**Problem details**
The answer consists solely of the listing's lines from the first through the line containing "inverters: 95 / 397", each reproduced exactly.
*** Opening of Available data ***
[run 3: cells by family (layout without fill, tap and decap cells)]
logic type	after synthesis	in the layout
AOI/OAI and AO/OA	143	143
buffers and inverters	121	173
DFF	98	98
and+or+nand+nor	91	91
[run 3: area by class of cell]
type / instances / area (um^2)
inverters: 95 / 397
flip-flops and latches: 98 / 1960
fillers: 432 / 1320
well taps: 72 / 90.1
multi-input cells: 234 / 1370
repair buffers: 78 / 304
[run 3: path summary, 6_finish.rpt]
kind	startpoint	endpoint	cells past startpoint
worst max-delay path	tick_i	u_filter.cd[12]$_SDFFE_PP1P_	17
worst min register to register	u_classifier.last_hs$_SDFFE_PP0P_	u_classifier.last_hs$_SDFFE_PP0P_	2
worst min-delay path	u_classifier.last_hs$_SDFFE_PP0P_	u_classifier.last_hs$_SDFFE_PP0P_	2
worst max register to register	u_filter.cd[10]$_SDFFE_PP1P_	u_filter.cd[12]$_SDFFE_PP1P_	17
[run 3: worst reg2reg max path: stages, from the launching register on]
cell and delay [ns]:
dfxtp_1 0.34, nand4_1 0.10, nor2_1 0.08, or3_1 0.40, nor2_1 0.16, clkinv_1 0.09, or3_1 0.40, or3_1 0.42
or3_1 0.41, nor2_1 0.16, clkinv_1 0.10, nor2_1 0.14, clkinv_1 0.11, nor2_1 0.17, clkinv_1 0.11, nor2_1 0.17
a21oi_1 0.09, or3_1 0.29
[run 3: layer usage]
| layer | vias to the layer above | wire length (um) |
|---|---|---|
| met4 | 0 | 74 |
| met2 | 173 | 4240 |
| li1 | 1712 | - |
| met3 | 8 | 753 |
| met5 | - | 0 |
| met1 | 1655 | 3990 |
Source: an optimization exercise on an open RTL-to-GDS flow (aim: small area, a short achievable clock period and few clock cycles). Production flows keep margins and buffers that such runs may drop. For this run, only the layout was checked, not whether the RTL still works. No activity file was given, so power comes from the tool's default toggle rates.

### constraint.sdc
create_clock -name core_clock -period 10.0 [get_ports {clk}]
set_input_delay 2.0000 -clock core_clock [delete_from_list [all_inputs] [get_ports {clk}]]
set_output_delay 2.0000 -clock core_clock [all_outputs]
set_load 0.01 [all_outputs]
### run.sh
#!/bin/bash
# synth_recipe.tcl (not shown) runs the flow's synth.tcl, then flattens the netlist and writes it again
# the make line also repeats each setting of config.mk as NAME=value (left out here)
make -C /OpenROAD-flow-scripts/flow DESIGN_CONFIG=/design/flow/config.mk WORK_HOME=/design/flow/orfs CLKGATE_MAP_FILE= SYNTH_SCRIPT=/design/flow/synth_recipe.tcl finish
### config.mk
export PLATFORM = sky130hd
export DESIGN_NAME = bmx_block
export DESIGN_NICKNAME = bmx_block
export VERILOG_FILES = /design/flow/design.v
export SDC_FILE = /design/flow/constraint.sdc
export NUM_CORES = 4
export LEC_CHECK = 0
export CAP_MARGIN = 20
export CORE_MARGIN = 2
export CORE_UTILIZATION = 40
export SLEW_MARGIN = 20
*** Close of Available data ***
**Exercise output**
[run 3: cells by family (layout without fill, tap and decap cells)]
logic type	after synthesis	in the layout
AOI/OAI and AO/OA	143	143
buffers and inverters	121	173
DFF	98	98
and+or+nand+nor	91	91
[run 3: area by class of cell]
type / instances / area (um^2)
inverters: 95 / 397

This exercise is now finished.